Understanding Amino Acids and Protein Structure
Properties of Amino Acids
Stereoisomerism occurs because the alpha carbon is asymmetric. Stereoisomers are considered two different optical activities. Amino acids can be isomers L, while D isomers are also present. These isomers can influence antibiotic-bacterial properties. The existence of polar groups in amino acids enables hydrogen bonding, which affects their melting points, boiling temperatures, and solubility.
Peptide Bonds
A peptide bond is the union between the carboxyl group of one amino acid and the amino group of another, releasing a molecule of water. The compound obtained is called a dipeptide. The amide bond can be hydrolyzed, separating the two amino acids. This bond is rigid with specific angles and distances, stabilizing the carbon and oxygen atoms that share electrons. A dipeptide can join another amino acid, releasing another water molecule and forming a tripeptide, and so on.
Primary Structure
The primary structure is the sequence of amino acids in the protein chain. The stability of this structure is provided by the peptide bond, which is responsible for the functionality of the protein.
Secondary Structure
The secondary structure refers to the first folds in the space of a primary structure. There are two types:
- Alpha Helix: This structure is found in keratin (nails, hair, etc.). It is a string of amino acids wound in space, stabilized by hydrogen bonds and parallel planes occurring around every 3 to 6 amino acids.
- Beta Sheet: This structure resembles an accordion, with the R groups perpendicular to the plane. Stability is also provided by hydrogen bonds, which can be intra- or inter-chain. This structure is typical of fibrous proteins, such as spider silk.
Tertiary Structure
The tertiary structure consists of loops in the space of molecules with secondary structures. The stability of this structure depends on the functionality and is maintained by four types of bonds:
- Disulfide Bonds: Strong covalent bonds between two cysteine amino acids.
- Hydrogen Bonds: Established between nonionic polar groups with partial charges on side chains.
- Electrostatic Forces: Occur between negatively charged R groups and positively charged amino acids.

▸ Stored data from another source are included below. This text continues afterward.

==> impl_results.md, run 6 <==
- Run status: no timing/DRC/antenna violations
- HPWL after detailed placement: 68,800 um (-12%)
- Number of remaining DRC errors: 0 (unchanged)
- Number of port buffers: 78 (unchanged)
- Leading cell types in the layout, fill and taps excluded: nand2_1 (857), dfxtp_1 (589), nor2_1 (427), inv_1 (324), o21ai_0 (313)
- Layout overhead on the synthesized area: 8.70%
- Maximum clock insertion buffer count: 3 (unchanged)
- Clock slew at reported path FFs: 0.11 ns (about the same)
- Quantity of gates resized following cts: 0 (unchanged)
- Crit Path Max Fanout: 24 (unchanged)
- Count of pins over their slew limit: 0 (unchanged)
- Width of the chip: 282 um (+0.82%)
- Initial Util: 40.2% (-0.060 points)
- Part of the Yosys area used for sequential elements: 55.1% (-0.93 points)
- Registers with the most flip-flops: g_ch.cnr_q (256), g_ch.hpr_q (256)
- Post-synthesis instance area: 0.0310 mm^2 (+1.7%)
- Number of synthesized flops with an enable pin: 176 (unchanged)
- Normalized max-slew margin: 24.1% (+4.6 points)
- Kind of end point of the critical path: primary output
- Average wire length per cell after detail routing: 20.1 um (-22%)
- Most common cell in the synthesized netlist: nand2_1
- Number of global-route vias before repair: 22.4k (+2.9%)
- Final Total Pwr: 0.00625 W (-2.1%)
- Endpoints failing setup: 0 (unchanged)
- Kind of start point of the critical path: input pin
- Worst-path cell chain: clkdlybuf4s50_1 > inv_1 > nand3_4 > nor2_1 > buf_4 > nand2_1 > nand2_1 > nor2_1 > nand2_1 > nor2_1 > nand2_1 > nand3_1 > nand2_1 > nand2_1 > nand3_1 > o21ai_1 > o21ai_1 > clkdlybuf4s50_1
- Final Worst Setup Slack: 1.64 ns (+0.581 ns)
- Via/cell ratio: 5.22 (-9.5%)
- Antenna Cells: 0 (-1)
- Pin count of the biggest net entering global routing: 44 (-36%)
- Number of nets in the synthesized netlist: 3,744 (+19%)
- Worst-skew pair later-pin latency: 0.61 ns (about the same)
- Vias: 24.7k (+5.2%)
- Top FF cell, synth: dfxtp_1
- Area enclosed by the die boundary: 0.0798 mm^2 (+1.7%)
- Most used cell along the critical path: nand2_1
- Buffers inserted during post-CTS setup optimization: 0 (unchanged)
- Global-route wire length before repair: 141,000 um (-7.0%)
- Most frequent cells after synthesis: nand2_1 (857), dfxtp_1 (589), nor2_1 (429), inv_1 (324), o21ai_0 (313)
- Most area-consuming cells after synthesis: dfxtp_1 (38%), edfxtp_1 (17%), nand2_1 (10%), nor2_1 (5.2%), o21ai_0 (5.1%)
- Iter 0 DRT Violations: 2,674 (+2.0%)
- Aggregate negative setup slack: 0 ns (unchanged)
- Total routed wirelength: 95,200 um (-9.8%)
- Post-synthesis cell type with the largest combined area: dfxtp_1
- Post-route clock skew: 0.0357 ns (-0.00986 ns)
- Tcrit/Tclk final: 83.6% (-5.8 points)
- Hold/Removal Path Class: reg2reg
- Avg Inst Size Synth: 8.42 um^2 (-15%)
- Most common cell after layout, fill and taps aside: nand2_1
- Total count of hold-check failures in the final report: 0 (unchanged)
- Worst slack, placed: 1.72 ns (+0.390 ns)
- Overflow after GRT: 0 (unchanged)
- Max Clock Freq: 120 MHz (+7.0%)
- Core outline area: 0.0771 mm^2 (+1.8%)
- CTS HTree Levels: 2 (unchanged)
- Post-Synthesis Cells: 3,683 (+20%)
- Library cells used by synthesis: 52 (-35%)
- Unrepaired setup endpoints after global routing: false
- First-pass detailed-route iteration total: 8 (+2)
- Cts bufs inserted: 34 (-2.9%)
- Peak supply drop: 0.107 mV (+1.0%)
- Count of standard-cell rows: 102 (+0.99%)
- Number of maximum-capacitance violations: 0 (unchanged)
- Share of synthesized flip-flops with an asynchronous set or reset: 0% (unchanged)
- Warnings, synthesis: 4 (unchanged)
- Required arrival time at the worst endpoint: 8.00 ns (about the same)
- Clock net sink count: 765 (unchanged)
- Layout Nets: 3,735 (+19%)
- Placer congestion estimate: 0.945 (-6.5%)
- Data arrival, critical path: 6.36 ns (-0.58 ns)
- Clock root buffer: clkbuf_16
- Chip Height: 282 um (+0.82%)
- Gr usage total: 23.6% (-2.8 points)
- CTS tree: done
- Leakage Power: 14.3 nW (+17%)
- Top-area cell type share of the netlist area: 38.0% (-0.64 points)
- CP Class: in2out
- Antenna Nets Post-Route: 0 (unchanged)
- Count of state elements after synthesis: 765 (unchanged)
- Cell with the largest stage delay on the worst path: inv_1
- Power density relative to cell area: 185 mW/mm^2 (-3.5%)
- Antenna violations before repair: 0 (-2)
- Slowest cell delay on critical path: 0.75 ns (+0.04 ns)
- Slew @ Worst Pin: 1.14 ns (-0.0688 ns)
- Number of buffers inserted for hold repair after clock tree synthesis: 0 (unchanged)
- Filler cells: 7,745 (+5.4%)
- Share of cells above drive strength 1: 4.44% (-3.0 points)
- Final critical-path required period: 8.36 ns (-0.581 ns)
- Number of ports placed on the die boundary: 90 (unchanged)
What follows belongs to an exercise in optimizing a design on an open flow for small area; a production flow would make more cautious choices. Only simulation tests tie the RTL to the original design; equivalence was not proved. Power figures rest on the tool's default switching activity, not on a simulated workload.

the reference run:
==> flow/design.v <==
package fetch_pkg;
  localparam int unsigned DEF_DATA_W  = 32;
  localparam int unsigned DEF_DEPTH   = 8;
  localparam int unsigned DEF_FETCH_W = 2;
  localparam int unsigned DEF_ISSUE_W = 2;
  localparam logic [DEF_DATA_W-1:0] NOP = '0;
endpackage
import fetch_pkg::*;
module fetch_queue_rotate
#(
  parameter int unsigned DATA_W = DEF_DATA_W
) (
  input  logic [3:0][2*DATA_W-1:0] i_bank0,
  input  logic [3:0][2*DATA_W-1:0] i_bank1,
  input  logic [2:0]               i_head,
  input  logic [3:0]               i_count,
  output logic [1:0]               o_valid,
  output logic [2*DATA_W-1:0]      o_instr,
  output logic [2*DATA_W-1:0]      o_pc
);
  localparam int unsigned W = 2 * DATA_W;
  logic [1:0]   w_row0, w_row1;
  logic [W-1:0] w_b0, w_b1, w_l0, w_l1;
  assign w_row1 = i_head[2:1];
  assign w_row0 = i_head[2:1] + {1'b0, i_head[0]};
  assign w_b0   = i_bank0[w_row0];
  assign w_b1   = i_bank1[w_row1];
  assign o_valid[0] = (i_count != 4'd0);
  assign o_valid[1] = (i_count > 4'd1);
  assign w_l0 = {W{o_valid[0]}} & (i_head[0] ? w_b1 : w_b0);
  assign w_l1 = {W{o_valid[1]}} & (i_head[0] ? w_b0 : w_b1);
  assign o_instr = {w_l1[DATA_W-1:0], w_l0[DATA_W-1:0]};
  assign o_pc    = {w_l1[W-1:DATA_W], w_l0[W-1:DATA_W]};
endmodule
import fetch_pkg::*;
module fetch_queue
#(
  parameter int unsigned DATA_W  = DEF_DATA_W,
  parameter int unsigned DEPTH   = DEF_DEPTH,
  parameter int unsigned FETCH_W = DEF_FETCH_W,
  parameter int unsigned ISSUE_W = DEF_ISSUE_W
) (
  input  logic                      CLK,
  input  logic                      RESET,
  input  logic                      FREEZE,
  input  logic                      flush,
  input  logic [FETCH_W-1:0]        fq_in_valid,
  input  logic [FETCH_W*DATA_W-1:0] fq_in_instr,
  input  logic [FETCH_W*DATA_W-1:0] fq_in_pc,
  output logic                      fq_in_ready,
  output logic [ISSUE_W-1:0]        fq_out_valid,
  output logic [ISSUE_W*DATA_W-1:0] fq_out_instr,
  output logic [ISSUE_W*DATA_W-1:0] fq_out_pc,
  input  logic [$clog2(ISSUE_W + 1)-1:0] fq_out_take,
  output logic [$clog2(DEPTH + 1)-1:0]   fq_count
);
  localparam int unsigned W = 2 * DATA_W;    
  logic [3:0][W-1:0] r_bank0;    
  logic [3:0][W-1:0] r_bank1;    
  logic [2:0]        r_head;
  logic [2:0]        r_tail;
  logic [3:0]        r_count;
  logic       w_ready;
  logic       w_push1, w_push2;    
  logic       w_pop1,  w_pop2;     
  logic [1:0] w_push_n, w_pop_n;
  assign w_ready  = RESET & ~FREEZE & ~flush & ~(r_count[3] | (&r_count[2:0]));
  assign w_push1  = w_ready & fq_in_valid[0];
  assign w_push2  = w_push1 & fq_in_valid[1];
  assign w_push_n = {w_push2, w_push1 & ~w_push2};
  assign w_pop2  = fq_out_take[1] & (r_count > 4'd1);
  assign w_pop1  = ~w_pop2 & (fq_out_take != 2'd0) & (r_count != 4'd0);
  assign w_pop_n = {w_pop2, w_pop1};
  always_ff @(posedge CLK or negedge RESET) begin
    if (!RESET) begin
      r_head  <= '0;
      r_tail  <= '0;
      r_count <= '0;
    end else if (flush) begin
      r_head  <= '0;
      r_tail  <= '0;
      r_count <= '0;
    end else if (!FREEZE) begin
      r_head  <= r_head + {1'b0, w_pop_n};
      r_tail  <= r_tail + {1'b0, w_push_n};
      r_count <= r_count + {2'b0, w_push_n} - {2'b0, w_pop_n};
    end
  end
  logic [W-1:0] w_in0, w_in1, w_bus0, w_bus1;
  assign w_in0  = {fq_in_pc[DATA_W-1:0],      fq_in_instr[DATA_W-1:0]};
  assign w_in1  = {fq_in_pc[2*DATA_W-1:DATA_W], fq_in_instr[2*DATA_W-1:DATA_W]};
  assign w_bus0 = r_tail[0] ? w_in1 : w_in0;
  assign w_bus1 = r_tail[0] ? w_in0 : w_in1;
  logic [2:0] w_tail1;
  logic [7:0] w_we;
  assign w_tail1 = r_tail + 3'd1;
  always_comb begin
    for (int p = 0; p < 8; p++)
      w_we[p] = (w_push1 & (r_tail == 3'(p))) | (w_push2 & (w_tail1 == 3'(p)));
  end
  always_ff @(posedge CLK) begin
    for (int r = 0; r < 4; r++) begin
      if (w_we[2*r])   r_bank0[r] <= w_bus0;
      if (w_we[2*r+1]) r_bank1[r] <= w_bus1;
    end
  end
  fetch_queue_rotate #(
    .DATA_W  (DATA_W)
  ) u_rotate (
    .i_bank0 (r_bank0),
    .i_bank1 (r_bank1),
    .i_head  (r_head),
    .i_count (r_count),
    .o_valid (fq_out_valid),
    .o_instr (fq_out_instr),
    .o_pc    (fq_out_pc)
  );
  assign fq_in_ready = w_ready;
  assign fq_count    = r_count;
endmodule
Settings: LEC_CHECK=0, CAP_MARGIN=20, CORE_MARGIN=2, CORE_UTILIZATION=40, SLEW_MARGIN=20; clock period 5.0 ns.
run.sh (not shown) runs the stock make flow with config.mk's settings and CLKGATE_MAP_FILE= SYNTH_SCRIPT=/design/flow/synth_recipe.tcl, a recipe that flattens the netlist after the stock synthesis.
The reference run did not stop at any stage, and its layout met the timing, design-rule and antenna checks.
From an optimization exercise on the open Yosys and OpenROAD flow, aimed at small area, a short achievable clock period and few clock cycles per item; shortcuts taken in it are not production practice. The RTL was checked by simulation tests, not by an equivalence proof against the original design.

== job 2176 ==
==> flow/design.v (excerpt) <==
module rational_add_mul_reduce (
  input  logic               clk_i,
  input  logic               rst_ni,
  input  logic               in_valid_i,
  output logic               in_stall_o,
  input  logic signed [15:0] first_num_i,
  input  logic signed [15:0] first_den_i,
  input  logic signed [15:0] second_num_i,
  input  logic signed [15:0] second_den_i,
  output logic               out_valid_o,
  input  logic               out_stall_i,
  output logic signed [15:0] reduced_num_o,
  output logic signed [15:0] reduced_den_o,
  output logic signed [31:0] sum_num_o,
  output logic signed [30:0] sum_den_o,
  output logic signed [30:0] prod_num_o,
  output logic signed [30:0] prod_den_o,
  output logic               reduce_undefined_o,
  output logic               sum_undefined_o,
  output logic               prod_undefined_o
);
Size: about 3200 cells after synthesis, ~320 flip-flops, ~0.027 mm^2 of cells after synthesis.
Settings: LEC_CHECK=0, CAP_MARGIN=20, CORE_MARGIN=2, CORE_UTILIZATION=50, SLEW_MARGIN=20; clock period 11.0 ns.
standard.sh (not shown) runs the stock make flow with config.mk's settings and CLKGATE_MAP_FILE= SYNTH_SCRIPT=/design/flow/synth_recipe.tcl, a recipe that flattens the netlist after the stock synthesis.
==> flow/flow/run.sh <==
#!/bin/bash
set -euo pipefail
bash standard.sh SETUP_SLACK_MARGIN=7 \
  "BUFFER_PORTS_ARGS=-buffer_cell sky130_fd_sc_hd__buf_4" finish > make_finish.log 2>&1
Testbench counts of job 2176, summed over its fixed seeds: cycles 262,350, items 2,400.
### job 2176 -> job 7529
==> flow/flow/run.sh <==
#!/bin/bash
set -euo pipefail
bash standard.sh SETUP_SLACK_MARGIN=7.2 \
  "BUFFER_PORTS_ARGS=-buffer_cell sky130_fd_sc_hd__buf_1" finish > make_finish.log 2>&1
--- outcome ---
Cmp job 7529 and job 2176 / ratio of final minimum period to clock period / higher: job 2176
Comparing job 2176 against job 7529, there is no change at all in number of distinct standard cells referenced by the synthesized netlist.
In terms of register area, job 7529 and job 2176 differ only marginally.
As far as critical path depth is concerned, job 7529 and job 2176 perform about the same.
Job 7529 ended up with a lower critical path arrival than job 2176 did.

- Van der Waals Forces: Weaker interactions among nonpolar amino acids.
There are two types of tertiary structures:
- Globular: These proteins have a high degree of folding and lead to spherical shapes, making them soluble.
- Fibrillary: These proteins have less folding, resulting in elongated shapes that are poorly soluble and highly resistant.
Quaternary Structure
The quaternary structure refers to the relative arrangement of protein subunits with each other. The union between them is maintained by the same types of bonds that stabilize the tertiary structure. Examples include hemoglobin, muscle proteins, multienzyme complexes, and immunoglobulins.
Functions of Proteins
- Structural: Proteins form structures such as membranes, organelles, and connective tissues.
- Hormonal: Proteins are involved in gene regulation and activation processes related to genetic information.
- Catalytic: Proteins act as enzymes that facilitate chemical reactions in living organisms.
- Immune: Proteins provide molecular identity to living organisms (antigens) and help in the response to foreign substances (antibodies).
- Transport: Proteins transport molecules through permeases.